» **Task**: A single number is required: the count of lines in the records below that contain the word "default".

Stored data entries

━━━━━━━━━━━━━━━━━━━━

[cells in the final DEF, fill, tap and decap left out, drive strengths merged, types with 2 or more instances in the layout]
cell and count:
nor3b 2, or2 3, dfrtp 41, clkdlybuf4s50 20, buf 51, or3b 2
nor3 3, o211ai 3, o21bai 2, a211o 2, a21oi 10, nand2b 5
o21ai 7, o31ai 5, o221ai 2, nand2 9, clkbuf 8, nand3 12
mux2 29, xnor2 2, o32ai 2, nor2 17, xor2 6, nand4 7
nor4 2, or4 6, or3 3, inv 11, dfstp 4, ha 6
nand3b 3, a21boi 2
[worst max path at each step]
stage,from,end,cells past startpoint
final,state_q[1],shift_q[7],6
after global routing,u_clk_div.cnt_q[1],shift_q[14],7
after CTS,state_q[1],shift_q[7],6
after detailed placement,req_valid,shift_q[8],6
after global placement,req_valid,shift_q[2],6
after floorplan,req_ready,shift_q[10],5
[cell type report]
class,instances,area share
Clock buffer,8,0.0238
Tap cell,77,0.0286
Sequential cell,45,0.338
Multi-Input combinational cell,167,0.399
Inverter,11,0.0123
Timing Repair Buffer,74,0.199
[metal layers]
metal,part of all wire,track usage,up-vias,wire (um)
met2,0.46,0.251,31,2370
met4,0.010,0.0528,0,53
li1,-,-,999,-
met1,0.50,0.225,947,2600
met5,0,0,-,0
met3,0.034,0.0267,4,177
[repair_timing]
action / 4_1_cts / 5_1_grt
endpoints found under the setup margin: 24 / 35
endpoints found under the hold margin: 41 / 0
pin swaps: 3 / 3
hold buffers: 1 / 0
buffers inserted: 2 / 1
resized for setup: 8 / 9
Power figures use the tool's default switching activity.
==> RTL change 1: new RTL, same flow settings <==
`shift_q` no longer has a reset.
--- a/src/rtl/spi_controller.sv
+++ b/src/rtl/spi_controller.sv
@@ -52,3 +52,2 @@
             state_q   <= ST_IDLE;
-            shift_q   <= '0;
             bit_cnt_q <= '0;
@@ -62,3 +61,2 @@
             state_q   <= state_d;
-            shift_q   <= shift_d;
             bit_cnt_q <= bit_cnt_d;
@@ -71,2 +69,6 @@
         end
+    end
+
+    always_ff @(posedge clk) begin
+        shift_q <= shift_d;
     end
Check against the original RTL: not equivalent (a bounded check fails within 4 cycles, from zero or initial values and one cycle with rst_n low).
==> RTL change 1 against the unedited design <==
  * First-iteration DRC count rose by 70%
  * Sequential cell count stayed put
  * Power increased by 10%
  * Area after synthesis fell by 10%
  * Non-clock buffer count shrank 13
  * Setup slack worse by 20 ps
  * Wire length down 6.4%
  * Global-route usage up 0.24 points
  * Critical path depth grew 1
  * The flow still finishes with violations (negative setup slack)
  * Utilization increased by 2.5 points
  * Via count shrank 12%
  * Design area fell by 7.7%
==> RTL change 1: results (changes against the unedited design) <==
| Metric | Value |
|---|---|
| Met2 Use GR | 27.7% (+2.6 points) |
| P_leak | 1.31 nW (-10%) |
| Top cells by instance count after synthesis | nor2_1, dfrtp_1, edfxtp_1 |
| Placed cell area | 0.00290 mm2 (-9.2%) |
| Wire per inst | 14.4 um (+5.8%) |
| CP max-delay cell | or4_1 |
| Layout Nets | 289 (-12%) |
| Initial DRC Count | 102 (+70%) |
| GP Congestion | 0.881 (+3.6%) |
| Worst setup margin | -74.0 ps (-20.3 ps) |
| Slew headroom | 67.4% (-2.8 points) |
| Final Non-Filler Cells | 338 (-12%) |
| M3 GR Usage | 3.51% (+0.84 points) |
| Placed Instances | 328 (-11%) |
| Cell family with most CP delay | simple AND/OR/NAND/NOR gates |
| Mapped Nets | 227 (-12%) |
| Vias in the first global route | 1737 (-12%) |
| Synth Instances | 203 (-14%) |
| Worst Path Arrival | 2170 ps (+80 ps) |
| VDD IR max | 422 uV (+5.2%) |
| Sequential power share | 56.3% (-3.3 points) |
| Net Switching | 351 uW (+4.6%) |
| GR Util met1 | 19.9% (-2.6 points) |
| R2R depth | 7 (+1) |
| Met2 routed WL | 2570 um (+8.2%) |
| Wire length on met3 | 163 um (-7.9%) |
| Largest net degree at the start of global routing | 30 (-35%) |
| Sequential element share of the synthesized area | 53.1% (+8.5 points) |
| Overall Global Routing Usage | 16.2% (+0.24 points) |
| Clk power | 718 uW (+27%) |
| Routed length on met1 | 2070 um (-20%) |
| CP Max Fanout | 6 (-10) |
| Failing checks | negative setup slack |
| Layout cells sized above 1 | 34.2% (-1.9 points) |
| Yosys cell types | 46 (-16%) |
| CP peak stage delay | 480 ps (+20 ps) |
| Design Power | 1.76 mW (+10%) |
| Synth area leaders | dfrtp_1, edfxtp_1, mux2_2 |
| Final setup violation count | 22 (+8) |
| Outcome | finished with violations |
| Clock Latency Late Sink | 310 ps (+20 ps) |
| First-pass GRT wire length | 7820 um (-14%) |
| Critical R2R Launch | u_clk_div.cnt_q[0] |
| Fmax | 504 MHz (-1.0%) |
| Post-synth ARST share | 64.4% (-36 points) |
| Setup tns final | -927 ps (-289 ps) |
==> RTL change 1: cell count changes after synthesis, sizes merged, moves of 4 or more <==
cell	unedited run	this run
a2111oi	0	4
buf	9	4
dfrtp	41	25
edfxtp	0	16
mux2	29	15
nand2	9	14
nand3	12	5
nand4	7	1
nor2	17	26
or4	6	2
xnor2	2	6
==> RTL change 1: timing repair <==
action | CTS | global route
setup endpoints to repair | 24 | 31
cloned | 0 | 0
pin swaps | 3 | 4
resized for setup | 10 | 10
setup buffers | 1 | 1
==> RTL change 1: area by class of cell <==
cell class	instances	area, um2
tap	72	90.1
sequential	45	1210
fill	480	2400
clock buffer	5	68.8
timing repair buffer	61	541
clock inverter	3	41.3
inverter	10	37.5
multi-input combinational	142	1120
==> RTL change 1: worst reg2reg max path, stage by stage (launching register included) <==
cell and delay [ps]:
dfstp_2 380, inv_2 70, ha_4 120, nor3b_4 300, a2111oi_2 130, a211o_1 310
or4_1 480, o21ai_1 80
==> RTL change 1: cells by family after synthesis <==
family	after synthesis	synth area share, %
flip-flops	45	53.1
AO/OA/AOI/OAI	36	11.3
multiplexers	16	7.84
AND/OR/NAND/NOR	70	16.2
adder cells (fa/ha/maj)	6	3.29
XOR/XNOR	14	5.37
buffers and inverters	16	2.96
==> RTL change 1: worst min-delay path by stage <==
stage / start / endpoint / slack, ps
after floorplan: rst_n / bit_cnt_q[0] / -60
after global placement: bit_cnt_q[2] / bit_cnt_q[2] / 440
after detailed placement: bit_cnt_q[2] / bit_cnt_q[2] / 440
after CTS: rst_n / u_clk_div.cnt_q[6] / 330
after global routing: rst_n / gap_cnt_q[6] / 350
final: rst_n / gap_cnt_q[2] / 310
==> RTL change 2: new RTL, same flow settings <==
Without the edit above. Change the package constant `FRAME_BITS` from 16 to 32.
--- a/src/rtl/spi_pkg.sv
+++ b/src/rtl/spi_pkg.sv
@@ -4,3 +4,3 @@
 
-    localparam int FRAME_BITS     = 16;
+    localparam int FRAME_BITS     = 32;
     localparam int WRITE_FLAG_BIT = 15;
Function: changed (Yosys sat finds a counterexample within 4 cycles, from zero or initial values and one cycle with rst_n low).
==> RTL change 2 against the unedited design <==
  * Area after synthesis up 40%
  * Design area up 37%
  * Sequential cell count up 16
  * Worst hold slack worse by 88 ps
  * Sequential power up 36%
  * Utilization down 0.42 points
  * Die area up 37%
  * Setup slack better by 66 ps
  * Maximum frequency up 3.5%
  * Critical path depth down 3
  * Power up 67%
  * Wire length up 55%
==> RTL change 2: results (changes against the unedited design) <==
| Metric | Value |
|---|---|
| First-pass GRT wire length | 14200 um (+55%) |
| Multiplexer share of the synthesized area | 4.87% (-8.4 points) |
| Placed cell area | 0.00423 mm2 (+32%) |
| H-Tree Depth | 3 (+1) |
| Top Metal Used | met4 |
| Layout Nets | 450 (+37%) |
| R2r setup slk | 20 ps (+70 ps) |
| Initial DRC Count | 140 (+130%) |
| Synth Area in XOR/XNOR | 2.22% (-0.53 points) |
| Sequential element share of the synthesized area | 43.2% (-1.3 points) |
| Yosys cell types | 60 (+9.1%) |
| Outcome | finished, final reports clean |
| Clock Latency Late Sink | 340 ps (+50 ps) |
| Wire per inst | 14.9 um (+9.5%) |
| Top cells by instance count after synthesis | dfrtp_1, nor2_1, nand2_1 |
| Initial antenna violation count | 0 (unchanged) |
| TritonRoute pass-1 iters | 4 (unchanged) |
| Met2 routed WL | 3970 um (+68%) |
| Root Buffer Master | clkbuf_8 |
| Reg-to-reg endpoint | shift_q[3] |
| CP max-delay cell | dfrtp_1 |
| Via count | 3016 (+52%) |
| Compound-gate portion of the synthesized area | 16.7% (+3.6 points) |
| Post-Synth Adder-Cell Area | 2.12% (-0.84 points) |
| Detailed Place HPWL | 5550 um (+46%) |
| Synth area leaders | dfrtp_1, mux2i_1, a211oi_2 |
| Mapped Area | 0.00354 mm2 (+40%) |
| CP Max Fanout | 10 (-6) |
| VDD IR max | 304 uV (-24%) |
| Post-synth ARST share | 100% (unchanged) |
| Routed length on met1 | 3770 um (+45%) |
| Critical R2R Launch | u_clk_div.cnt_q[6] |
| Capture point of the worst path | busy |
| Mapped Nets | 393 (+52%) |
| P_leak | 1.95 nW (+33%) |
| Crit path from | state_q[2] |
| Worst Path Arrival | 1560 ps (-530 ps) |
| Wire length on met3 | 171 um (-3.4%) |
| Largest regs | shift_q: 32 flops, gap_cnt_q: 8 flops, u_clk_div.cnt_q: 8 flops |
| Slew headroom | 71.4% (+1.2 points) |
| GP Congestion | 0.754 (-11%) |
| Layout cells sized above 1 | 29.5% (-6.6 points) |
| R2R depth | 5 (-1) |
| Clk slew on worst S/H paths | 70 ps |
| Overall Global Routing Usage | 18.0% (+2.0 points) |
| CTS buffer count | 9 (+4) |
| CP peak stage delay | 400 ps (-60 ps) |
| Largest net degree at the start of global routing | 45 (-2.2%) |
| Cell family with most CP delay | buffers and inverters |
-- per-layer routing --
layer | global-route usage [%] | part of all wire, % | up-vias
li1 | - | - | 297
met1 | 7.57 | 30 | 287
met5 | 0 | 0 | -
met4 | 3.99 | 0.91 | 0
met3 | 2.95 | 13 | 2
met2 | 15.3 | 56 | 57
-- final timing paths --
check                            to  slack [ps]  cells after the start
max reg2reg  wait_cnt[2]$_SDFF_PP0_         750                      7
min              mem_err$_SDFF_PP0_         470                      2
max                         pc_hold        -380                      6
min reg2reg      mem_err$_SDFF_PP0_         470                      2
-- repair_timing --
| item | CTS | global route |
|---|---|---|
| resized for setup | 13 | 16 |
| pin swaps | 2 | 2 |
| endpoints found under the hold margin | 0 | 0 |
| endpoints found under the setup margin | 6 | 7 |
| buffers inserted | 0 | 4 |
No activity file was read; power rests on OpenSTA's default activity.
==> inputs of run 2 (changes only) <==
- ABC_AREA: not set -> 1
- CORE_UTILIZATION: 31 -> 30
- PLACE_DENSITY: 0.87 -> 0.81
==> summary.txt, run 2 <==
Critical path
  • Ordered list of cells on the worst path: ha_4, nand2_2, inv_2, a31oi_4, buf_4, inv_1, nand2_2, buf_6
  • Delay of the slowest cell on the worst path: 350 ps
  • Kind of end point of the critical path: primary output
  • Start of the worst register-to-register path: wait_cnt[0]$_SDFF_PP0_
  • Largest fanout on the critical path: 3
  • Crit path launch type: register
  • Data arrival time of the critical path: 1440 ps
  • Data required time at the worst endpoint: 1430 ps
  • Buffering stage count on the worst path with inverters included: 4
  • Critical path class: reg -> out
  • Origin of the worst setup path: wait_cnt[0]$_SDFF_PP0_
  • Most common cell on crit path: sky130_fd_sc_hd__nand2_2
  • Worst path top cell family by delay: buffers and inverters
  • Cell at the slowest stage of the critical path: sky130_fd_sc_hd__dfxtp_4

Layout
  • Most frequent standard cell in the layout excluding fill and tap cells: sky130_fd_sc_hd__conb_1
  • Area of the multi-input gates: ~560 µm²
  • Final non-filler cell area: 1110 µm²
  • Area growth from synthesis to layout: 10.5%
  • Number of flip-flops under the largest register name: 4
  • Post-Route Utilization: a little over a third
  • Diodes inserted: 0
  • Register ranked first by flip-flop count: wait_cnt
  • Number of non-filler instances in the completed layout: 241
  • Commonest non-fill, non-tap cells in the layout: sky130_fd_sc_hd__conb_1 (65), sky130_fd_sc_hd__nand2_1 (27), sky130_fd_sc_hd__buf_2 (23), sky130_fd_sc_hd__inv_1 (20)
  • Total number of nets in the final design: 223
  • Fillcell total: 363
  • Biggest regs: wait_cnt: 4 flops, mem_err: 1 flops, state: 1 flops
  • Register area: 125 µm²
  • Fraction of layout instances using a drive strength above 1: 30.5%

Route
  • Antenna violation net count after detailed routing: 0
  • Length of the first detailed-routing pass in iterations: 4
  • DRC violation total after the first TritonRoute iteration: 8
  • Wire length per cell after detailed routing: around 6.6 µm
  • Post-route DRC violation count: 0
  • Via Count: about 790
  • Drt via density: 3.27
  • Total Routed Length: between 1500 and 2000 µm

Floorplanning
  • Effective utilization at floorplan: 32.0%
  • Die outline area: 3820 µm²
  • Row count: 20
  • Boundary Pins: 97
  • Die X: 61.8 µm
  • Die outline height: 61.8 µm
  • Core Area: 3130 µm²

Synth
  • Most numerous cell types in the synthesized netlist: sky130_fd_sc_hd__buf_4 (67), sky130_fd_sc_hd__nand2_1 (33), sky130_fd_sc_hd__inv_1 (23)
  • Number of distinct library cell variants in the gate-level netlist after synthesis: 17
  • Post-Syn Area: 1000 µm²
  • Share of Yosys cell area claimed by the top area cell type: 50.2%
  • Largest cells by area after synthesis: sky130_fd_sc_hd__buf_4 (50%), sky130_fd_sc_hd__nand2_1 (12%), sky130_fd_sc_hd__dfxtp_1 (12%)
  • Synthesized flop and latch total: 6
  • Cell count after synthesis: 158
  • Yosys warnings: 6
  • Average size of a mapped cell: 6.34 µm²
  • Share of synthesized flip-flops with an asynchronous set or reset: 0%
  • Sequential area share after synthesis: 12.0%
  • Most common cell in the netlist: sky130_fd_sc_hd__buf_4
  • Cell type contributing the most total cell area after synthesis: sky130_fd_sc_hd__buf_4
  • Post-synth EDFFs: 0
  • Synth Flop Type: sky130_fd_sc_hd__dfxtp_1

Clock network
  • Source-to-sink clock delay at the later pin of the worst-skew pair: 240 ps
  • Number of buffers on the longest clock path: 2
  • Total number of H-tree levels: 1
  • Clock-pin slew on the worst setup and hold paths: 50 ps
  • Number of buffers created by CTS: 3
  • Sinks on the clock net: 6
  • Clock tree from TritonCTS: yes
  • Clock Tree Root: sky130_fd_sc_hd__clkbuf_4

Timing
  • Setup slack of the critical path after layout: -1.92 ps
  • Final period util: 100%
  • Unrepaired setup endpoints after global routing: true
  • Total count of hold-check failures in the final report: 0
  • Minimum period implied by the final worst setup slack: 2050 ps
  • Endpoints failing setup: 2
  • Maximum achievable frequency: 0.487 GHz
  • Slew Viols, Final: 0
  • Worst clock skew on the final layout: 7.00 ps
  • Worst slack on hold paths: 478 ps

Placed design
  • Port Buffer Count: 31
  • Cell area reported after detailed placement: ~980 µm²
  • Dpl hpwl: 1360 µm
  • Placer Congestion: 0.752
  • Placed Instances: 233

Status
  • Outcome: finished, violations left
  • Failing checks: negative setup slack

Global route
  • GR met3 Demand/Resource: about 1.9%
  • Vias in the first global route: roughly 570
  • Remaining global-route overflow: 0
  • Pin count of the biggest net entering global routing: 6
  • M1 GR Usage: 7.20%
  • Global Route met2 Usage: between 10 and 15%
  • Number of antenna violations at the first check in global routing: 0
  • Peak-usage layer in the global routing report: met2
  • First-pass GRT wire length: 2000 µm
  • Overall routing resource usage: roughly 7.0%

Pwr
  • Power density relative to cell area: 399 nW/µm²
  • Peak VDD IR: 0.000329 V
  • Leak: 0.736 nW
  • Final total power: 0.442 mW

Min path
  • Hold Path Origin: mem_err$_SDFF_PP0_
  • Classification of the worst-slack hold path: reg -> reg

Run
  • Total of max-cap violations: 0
File: config.mk
export PLATFORM = sky130hd
export DESIGN_NAME = cla_pipe_adder_flat
export DESIGN_NICKNAME = d
export VERILOG_FILES = /design/src/rtl/cla_pipe_adder_if.sv /design/src/rtl/cla_pipe_adder.sv /design/src/flat_wrapper.sv
export SDC_FILE = /design/constraint.sdc
export NUM_CORES = 1
export LEC_CHECK = 0
export CAP_MARGIN = 25
export CORE_UTILIZATION = 40
export CTS_CLUSTER_DIAMETER = 40
export DETAILED_ROUTE_END_ITERATION = 10
export PLACE_DENSITY = 0.6
export SYNTH_ARGS = -nofsm -noshare
export SYNTH_HDL_FRONTEND = slang
export SYNTH_HIERARCHICAL = 1
export SYNTH_SLANG_ARGS = --single-unit
File: constraint.sdc
create_clock -name clk -period 3.66 [get_ports clk]
set_input_delay 0.366 -clock clk [delete_from_list [all_inputs] [get_ports clk]]
set_output_delay 0.366 -clock clk [all_outputs]
set_load 0.03 [all_outputs]
File: src/rtl/cla_pipe_adder_if.sv
// cla_pipe_adder_if: operand/result handshake bundle for cla_pipe_adder.
//   in_valid/in_ready : operand pair a, b, cin offered / accepted
//   out_valid/out_ready : result sum, cout, ovf offered / accepted
//   master : operand source and result consumer
//   slave  : the adder itself
interface cla_pipe_adder_if #(
    parameter int WIDTH = 16
);
    logic             in_valid;
    logic             in_ready;
    logic [WIDTH-1:0] a;
    logic [WIDTH-1:0] b;
    logic             cin;
    logic             out_valid;
    logic             out_ready;
    logic [WIDTH-1:0] sum;
    logic             cout;
    logic             ovf;

    modport master (
        output in_valid, a, b, cin, out_ready,
        input  in_ready, out_valid, sum, cout, ovf
    );

    modport slave (
        input  in_valid, a, b, cin, out_ready,
        output in_ready, out_valid, sum, cout, ovf
    );
endinterface

File: src/rtl/cla_pipe_adder.sv
// CLA_4: 4-bit carry-lookahead slice.
//   A, B : nibble operands      Ci : carry in
//   S    : nibble sum           Co : carry out
//   PG   : group propagate      GG : group generate
module CLA_4 (
    input  logic [3:0] A,
    input  logic [3:0] B,
    input  logic       Ci,
    output logic [3:0] S,
    output logic       Co,
    output logic       PG,
    output logic       GG
);
    logic [3:0] p;
    logic [3:0] g;
    logic [4:0] c;

    always_comb begin
        p    = A ^ B;
        g    = A & B;
        c[0] = Ci;
        c[1] = g[0] | (p[0] & Ci);
        c[2] = g[1] | (p[1] & g[0]) | (p[1] & p[0] & Ci);
        c[3] = g[2] | (p[2] & g[1]) | (p[2] & p[1] & g[0]) | (p[2] & p[1] & p[0] & Ci);
        c[4] = g[3] | (p[3] & g[2]) | (p[3] & p[2] & g[1]) | (p[3] & p[2] & p[1] & g[0])
             | (p[3] & p[2] & p[1] & p[0] & Ci);
        S    = p ^ c[3:0];
        Co   = c[4];
        PG   = &p;
        GG   = g[3] | (p[3] & g[2]) | (p[3] & p[2] & g[1]) | (p[3] & p[2] & p[1] & g[0]);
    end
endmodule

━━━━━━━━━━━━━━━━━━━━

» **Reply to the exercise**: 2